創通、第1四半期は減収減益 番組数が前年より減少

アニメ企画・製作の大手である創通が、2016年1月8日に2016年8月期第1四半期の決算を発表した。連結売上高は46億4400万円で前年同期比12.2%減、営業利益は5億5500万円(同23.3%減)、経常利益は5億7100万円(同18.9%減)だった。いずれも2桁のマイナスである。四半期純利益は4億100万円(7.9%減)。
アニメ番組の企画・製作事業を手掛けるメディア事業でのプロデュース番組の減少や、ライツ事業での課金型ゲームの版権収入減少が響いた。また利益率の高いライツ事業の売上げの減ったことから、全体の営業利益も減少した。
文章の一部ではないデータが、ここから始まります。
$ cat src/rtl/jk_updown_counter_pkg.sv
`default_nettype none
// ============================================================================
// Module   : jk_updown_counter_pkg
// Purpose  : Shared width, JK action encoding and small helpers for the
//            JK-based up/down wrap counter.
// Revision : 1.0 - initial release
// ============================================================================
package jk_updown_counter_pkg;

  localparam int CNT_W = 4;

  // Action encoding is {j,k}, so the enum value drives the stage pins directly.
  typedef enum logic [1:0] {
    JK_HOLD   = 2'b00,
    JK_RESET  = 2'b01,
    JK_SET    = 2'b10,
    JK_TOGGLE = 2'b11
  } jk_action_e;

  // Split an action into its {j,k} pin pair.
  function automatic logic [1:0] jk_pins(input jk_action_e act);
    logic [1:0] pins;
    pins = act;
    return pins;
  endfunction

  // Load value limited to the active count range 0..maxv.
  function automatic logic [CNT_W-1:0] clamp_load(input logic [CNT_W-1:0] din,
                                                  input logic [CNT_W-1:0] maxv);
    return (din <= maxv) ? din : maxv;
  endfunction

endpackage : jk_updown_counter_pkg
`default_nettype wire

$ cat src/rtl/jk_updown_counter_stage.sv
`default_nettype none
// ============================================================================
// Module   : jk_stage
// Purpose  : Single JK flip-flop with complementary output and asynchronous
//            active-low clear.
// Revision : 1.0 - initial release
// ============================================================================
module jk_stage (
  input  logic clk,
  input  logic cl,
  input  logic j_i,
  input  logic k_i,
  output logic q_o,
  output logic qb_o
);

  logic q_q;

  // JK storage: hold, reset, set or toggle on the rising edge; clear wins.
  always_ff @(posedge clk or negedge cl) begin
    if (!cl) begin
      q_q <= 1'b0;
    end else begin
      unique case ({j_i, k_i})
        2'b00:   q_q <= q_q;
        2'b01:   q_q <= 1'b0;
        2'b10:   q_q <= 1'b1;
        default: q_q <= ~q_q;
      endcase
    end
  end

  assign q_o  = q_q;
  // Complement is taken from the flop itself, so it reads all-ones during clear.
  assign qb_o = ~q_q;

endmodule : jk_stage
`default_nettype wire

$ cat src/rtl/jk_updown_counter.sv
`default_nettype none
// ============================================================================
// Module   : jk_updown_counter
// Purpose  : Up/down counter over 0..maxv built from JK stages, with clamped
//            synchronous load, terminal count and a registered wrap pulse.
// Revision : 1.0 - initial release
// ============================================================================
module jk_updown_counter
  import jk_updown_counter_pkg::*;
(
  input  logic             clk,
  input  logic             cl,
  input  logic             en,
  input  logic             up,
  input  logic             ld,
  input  logic [CNT_W-1:0] din,
  input  logic [CNT_W-1:0] maxv,
  output logic [CNT_W-1:0] q,
  output logic [CNT_W-1:0] qb,
  output logic             tc,
  output logic             wrap
);

  logic [CNT_W-1:0] cnt_q;
  logic [CNT_W-1:0] cntb_q;
  logic [CNT_W-1:0] next_d;
  logic [CNT_W-1:0] toggle_d;
  logic [CNT_W-1:0] j_d;
  logic [CNT_W-1:0] k_d;
  logic             wrap_d;
  logic             wrap_q;
  jk_action_e       act_d [CNT_W];

  // Next count value and wrap flag, in priority order load > count > hold.
  always_comb begin
    next_d = cnt_q;
    wrap_d = 1'b0;
    if (ld) begin
      next_d = clamp_load(din, maxv);
    end else if (en) begin
      if (up) begin
        // q==maxv and an out-of-range q (maxv lowered) both wrap to zero.
        if (cnt_q < maxv) begin
          next_d = cnt_q + 1'b1;
        end else begin
          next_d = '0;
          wrap_d = 1'b1;
        end
      end else begin
        // q==0 and an out-of-range q both wrap to maxv.
        if ((cnt_q != '0) && (cnt_q <= maxv)) begin
          next_d = cnt_q - 1'b1;
        end else begin
          next_d = maxv;
          wrap_d = 1'b1;
        end
      end
    end
  end

  // Counting uses toggle-only excitation, including wrap and out-of-range cases.
  assign toggle_d = cnt_q ^ next_d;

  // Per-bit JK action: load forces each bit, count toggles, otherwise hold.
  always_comb begin
    for (int i = 0; i < CNT_W; i++) begin
      act_d[i] = JK_HOLD;
      if (ld) begin
        act_d[i] = next_d[i] ? JK_SET : JK_RESET;
      end else if (en) begin
        act_d[i] = toggle_d[i] ? JK_TOGGLE : JK_HOLD;
      end
    end
  end

  generate
    for (genvar gi = 0; gi < CNT_W; gi++) begin : g_stage
      assign {j_d[gi], k_d[gi]} = jk_pins(act_d[gi]);

      jk_stage u_stage (
        .clk  (clk),
        .cl   (cl),
        .j_i  (j_d[gi]),
        .k_i  (k_d[gi]),
        .q_o  (cnt_q[gi]),
        .qb_o (cntb_q[gi])
      );
    end
  endgenerate

  // Wrap pulse follows the step that wrapped; clear suppresses any pending pulse.
  always_ff @(posedge clk or negedge cl) begin
    if (!cl) begin
      wrap_q <= 1'b0;
    end else begin
      wrap_q <= wrap_d;
    end
  end

  assign q    = cnt_q;
  assign qb   = cntb_q;
  assign wrap = wrap_q;
  assign tc   = up ? (cnt_q == maxv) : (cnt_q == '0);

endmodule : jk_updown_counter
`default_nettype wire

$ cat config.mk
export PLATFORM = sky130hd
export DESIGN_NAME = jk_updown_counter
export DESIGN_NICKNAME = d
export VERILOG_FILES = /design/src/rtl/jk_updown_counter_pkg.sv /design/src/rtl/jk_updown_counter_stage.sv /design/src/rtl/jk_updown_counter.sv
export SDC_FILE = /design/constraint.sdc
export NUM_CORES = 1
export LEC_CHECK = 0
export BUFFER_PORTS_ARGS = -buffer_cell sky130_fd_sc_hd__buf_2
export CAP_MARGIN = 40
export CORE_MARGIN = 3
export CORE_UTILIZATION = 40
export DETAILED_ROUTE_END_ITERATION = 16
export PLACE_DENSITY = 0.68
export SLEW_MARGIN = 20
export SYNTH_ARGS = -nofsm -noshare
export SYNTH_HDL_FRONTEND = slang
export SYNTH_SLANG_ARGS = --single-unit
$ cat constraint.sdc
create_clock -name clk -period 3.2 [get_ports clk]
set_input_delay 0.48 -clock clk [delete_from_list [all_inputs] [get_ports clk]]
set_output_delay 0.48 -clock clk [all_outputs]
set_load 0.05 [all_outputs]
==> flow_summary.toml, run 1 <==
[run_status]
outcome = "complete, no violations"

[flow_run]
cap_viol_max_count = 0

[global_routing]
antenna_found_initial = 0
grt_pass1_vias = 715
grt-ovfl-total = 0
grt_max_degree = 13
grt_pass1_wl_mm = 3.09
grtUsageTotal_pct = 16.2

[worst_setup_path]
crit_type = "reg2reg"
cpPeakStageDelay_ns = 0.44
end_kind = "flip-flop"
cp-start-kind = "flip-flop"
r2r_end = "g_stage[0].u_stage.q_o"
reg2regPathDepth = 7
arrival_ns = 2.59
cp.required_ns = 3.32
cpMaxStageDelayCell = "dfrtp_1"
crit_chain = "inv_1 -> ha_1 -> or3b_4 -> and2_4 -> a211oi_1 -> mux2_1 -> a221o_1"
r2r_start = "g_stage[0].u_stage.q_o"
crit_path_max_fanout = 6
r2r_slack_ns = 0.73

[synth]
async_flop_share_pct = 100
synth.avg_cell_area_um2 = 7.95
ys_seq_area_share_pct = 16.2
synth_enable_flop_cells = 0
synth.net_count = 120
ys_ff_latch = 5
syn_area_um2 = 771
synth_warnings = 0
netlist_instances = 97
synthDistinctLibCells = 34
synth_flop_cell = "dfrtp_1"

[cts]
clock_path_buffers = 2
cts_buffers = 3
ctsRootBufferMaster = "clkbuf_4"
clk_pin_slew_ns = 0.04
cts_max_level = 1
cts_setup_buffers = 0
cts.sinks = 5
cts-resized-gates = 0
hold_buffers = 0
tritoncts = "built"
worstSkewPairLatency_ns = 0.24

[placement]
dpl.cell_count = 133
place_congestion = 0.886
place_hpwl_mm = 1.48
portBuffers = 22
dpl_cell_area_um2 = 833

[pwr]
ir_worst_vdd_mv = 0.186
leakagePower_uw = 0.000429
p_per_area_mw_per_mm2 = 551

[layout]
fillerInstances = 203
layout-drive-gt1-share_pct = 25.9
insertedDiodeCount = 0
area_delta_synth_final_pct = 11.5
final_cell_mix = "22 x buf_2, 10 x ha_1, 8 x inv_1"
finalNonFillerCells = 137
stdcell_area_um2 = 860
mostFrequentLayoutCell = "buf_2"
finalNetCount = 136
seq_area_um2 = 125
multi_input_area_um2 = 537

[die]
die_h_um = 49.9
die_area_mm2 = 0.00249
die_x_um = 49.9
ios = 23
core_mm2 = 0.00176
start_util_pct = 43.7
num_rows = 15

[sta]
finalSetupViolations = 0
setup_tns_ns = 0
fin_crit_sh_pct = 77.2
fin_skew_ns = 0.000914
worstMarginPinSlew_ns = 0.531
final-hold-violation-count = 0
slew_headroom_pct = 64.4
finalMaxSlewViolations = 0
rsz0062_at_grt = "false"
min_period_ns = 2.47
fmax_mhz = 405

[drt]
dr.pass1.iters = 4
routed_wl_mm = 1.76
viasPerCell = 5.34
drc_errors = 0
routedWlPerCell_um = 12.9
final_antenna_net_count = 0
via_count = 732
drtIter0Drc = 9

[worst_hold_path]
hold_class = "in2async"
metal layers:
layer	wire length (µm)	vias to the layer above	global-route usage, %
met5	0	-	0
met4	0	0	6.91
met3	145	0	3.63
met2	878	29	26.0
met1	738	332	20.5
li1	-	371	-
cells in the mapped netlist (2+ instances only):
cell,number,area share [%]
dfrtp_1,5,16
nand2_1,6,2.9
mux2i_1,4,5.2
a21oi_1,5,3.2
clkbuf_1,2,0.97
buf_4,8,7.8
nand3_1,3,1.9
and2_4,2,2.3
inv_1,8,3.9
nor3_1,4,2.6
nand2b_1,2,1.6
a211oi_1,6,5.8
o21ai_0,3,1.9
xnor2_1,2,2.3
ha_1,10,16
nor2_1,6,2.9
nor2b_1,4,3.2
stage by stage:
step                      total power, µW  setup slack (ns)  util (%)  hold slack [ns]
after global placement                401             0.769      47.2            0.293
after CTS                             480             0.729      48.7           0.0332
final                                 474             0.730      48.7           0.0416
after detailed placement              405             0.738      47.2            0.295
after floorplan                       372             0.556         -            0.184
after global routing                  518             0.616      48.7           0.0230
registers in the layout, indices dropped and copies added, names as in the netlist:
register	count
wrap	1
g_stage.u_stage.q_o	4
layout make-up:
cell class / instances / share of cell area, %
clock buffer: 4 / 3.06
inverter: 8 / 3.49
multi-input combinational: 73 / 62.4
sequential: 5 / 14.6
tap: 25 / 3.64
timing repair buffer: 22 / 12.8
kinds of logic after synthesis:
logic type | synth area share [%]
simple gates | 24.4
compound gates | 19.0
fa+ha+maj | 16.2
mux | 6.66
xor+xnor | 3.41
buf+inv | 14.1
flops | 16.2
where the power goes:
group | internal (µW) | switching, µW | leakage [µW] | total [µW]
logic | 105 | 195 | 0.000354 | 300
clock network | 47.1 | 24.9 | 0.0000150 | 71.9
registers | 75.6 | 26.3 | 0.0000596 | 102
total | 228 | 246 | 0.000429 | 474
worst max-delay path, delay by kind of cell (launching register included):
kind / cells / cell delay (ns)
simple gates: 2 / 0.58
mux: 1 / 0.35
flops: 1 / 0.44
compound gates: 2 / 0.59
buf+inv: 1 / 0.19
fa+ha+maj: 1 / 0.21
worst max path at each step:
stage	startpoint	end	slack, ns	cells past startpoint
6_report	g_stage[0].u_stage.q_o	g_stage[0].u_stage.q_o	0.73	7
5_1_grt	g_stage[0].u_stage.q_o	g_stage[0].u_stage.q_o	0.62	7
4_1_cts	g_stage[0].u_stage.q_o	g_stage[0].u_stage.q_o	0.73	7
3_5_place_dp	g_stage[0].u_stage.q_o	g_stage[0].u_stage.q_o	0.74	7
3_3_place_gp	g_stage[0].u_stage.q_o	g_stage[0].u_stage.q_o	0.77	7
2_1_floorplan	g_stage[0].u_stage.q_o	tc	0.56	4
Note: power is estimated with default switching activity, not from simulation.
==> run 2, diff against run 1 <==
--- a/config.mk
+++ b/config.mk
@@ -10,7 +10,7 @@
 export CORE_MARGIN = 3
 export CORE_UTILIZATION = 40
 export DETAILED_ROUTE_END_ITERATION = 16
-export PLACE_DENSITY = 0.68
+export PLACE_DENSITY = 0.7
 export SLEW_MARGIN = 20
 export SYNTH_ARGS = -nofsm -noshare
 export SYNTH_HDL_FRONTEND = slang
==> constraint.sdc (replaced) <==
create_clock -name clk -period 2.1 [get_ports clk]
set_input_delay 0.315 -clock clk [delete_from_list [all_inputs] [get_ports clk]]
set_output_delay 0.315 -clock clk [all_outputs]
set_load 0.05 [all_outputs]
==> flow_summary.toml, run 2 (synthesis gave the netlist of run 1 again) <==
[run_status]
outcome = "finished with violations"
violations = "setup timing"

[sta]
min_period_ns = 2.22
fmax_mhz = 451
finalSetupViolations = 2
setup_tns_ns = -0.167
slew_headroom_pct = 77.4
rsz0062_at_grt = "true"
worst_slack_ns = -0.116
finalMaxSlewViolations = 0
worstMarginPinSlew_ns = 0.337
fin_skew_ns = 0.00269
fin_crit_sh_pct = 106
final-hold-violation-count = 0

[pwr]
clkPwrFrac_pct = 11.7
ir_worst_vdd_mv = 0.397
switching_share_pct = 47.1
p_per_area_mw_per_mm2 = 821
seqPwrFrac_pct = 15.4
p_int_uw = 480
leakagePower_uw = 0.000554
p_sw_uw = 428
combPwrFrac_pct = 72.9

[die]
start_util_pct = 43.7
ios = 23
die_x_um = 49.9
core_mm2 = 0.00176
num_rows = 15
die_h_um = 49.9
die_area_mm2 = 0.00249

[worst_hold_path]
worstHoldEndpoint = "g_stage[1].u_stage.q_o"
min_path_cells = 2
hp-start = "ld"
hold_class = "in2reg"

[worst_setup_path]
cpPeakStageDelay_ns = 0.40
end_kind = "flip-flop"
r2r_start = "g_stage[1].u_stage.q_o"
crit_chain = "inv_2 -> ha_4 -> or3b_4 -> and2_4 -> a211oi_2 -> mux2_4 -> a221o_1"
r2r_end = "g_stage[0].u_stage.q_o"
cpMaxStageDelayCell = "dfrtp_1"
reg2regPathDepth = 7
arrival_ns = 2.33
crit_type = "reg2reg"
crit_path_max_fanout = 3
cp-start-kind = "flip-flop"
cp.required_ns = 2.21
r2r_slack_ns = -0.12

[cts]
clock_path_buffers = 2
cts_buffers = 3
cts_max_level = 1
cts.sinks = 5
ctsRootBufferMaster = "clkbuf_4"
tritoncts = "built"
worstSkewPairLatency_ns = 0.24
clk_pin_slew_ns = 0.04

[layout]
largest_reg_flops = 4
finalNonFillerCells = 161
final_util_pct = 62.7
insertedDiodeCount = 0
stdcell_area_mm2 = 0.00111
finalNetCount = 160
layout-drive-gt1-share_pct = 45.6
final_cell_mix = "22 x buf_4, 21 x buf_2, 8 x ha_1"
area_delta_synth_final_pct = 43.5
mostFrequentLayoutCell = "buf_4"

[global_routing]
grt-ovfl-total = 0
grt_max_degree = 13
grt_pass1_vias = 852
grt_pass1_wl_mm = 3.67
grtUsageTotal_pct = 19.3
antenna_found_initial = 0

[drt]
via_count = 839
drtIter0Drc = 21
drc_errors = 0
final_antenna_net_count = 0
viasPerCell = 5.21
routedWlPerCell_um = 14.2
dr.pass1.iters = 4
routed_wl_mm = 2.28

[placement]
portBuffers = 22
dpl_cell_area_um2 = 993
place_hpwl_mm = 1.88
dp_slack_ns = -0.101
dpl.cell_count = 152
place_congestion = 0.858

[flow_run]
cap_viol_max_count = 0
メディア事業部の売上高は36億3200万円(6.3%減)、営業利益は1億2800万円である。売上げの減少は、2015年10月スタートのプロデュース番組の前期に比べて4番組減ったことが影響した。これにより提供料収入が減少した。
一方で、コンテンツ投資の償却額が減少したことから営業利益は前年同期の600万円から大きく伸びた。期中の主な新番組は『機動戦士ガンダム 鉄血のオルフェンズ』『ゆるゆり さん☆ハイ!』である。

ライツ事業は売上高9億4500万円(30.8%減)、営業利益4億4700万円(40.2%減)と減少幅が大きかった。「ガンダム」シリーズで課金型ゲームの版権収入が減少したこと、前年同期にあった遊技機の大型版権収入の反動減も影響した。
減収減益ではあるが、創通では第2四半期以降に案件が集中していることから概ね計画通りとしている。創通は通期業績見通しを売上高245億円、経常利益は35億円を見込んでいる。いずれも過去最高となっており、第2四半期以降の事業拡大を目指すことになる。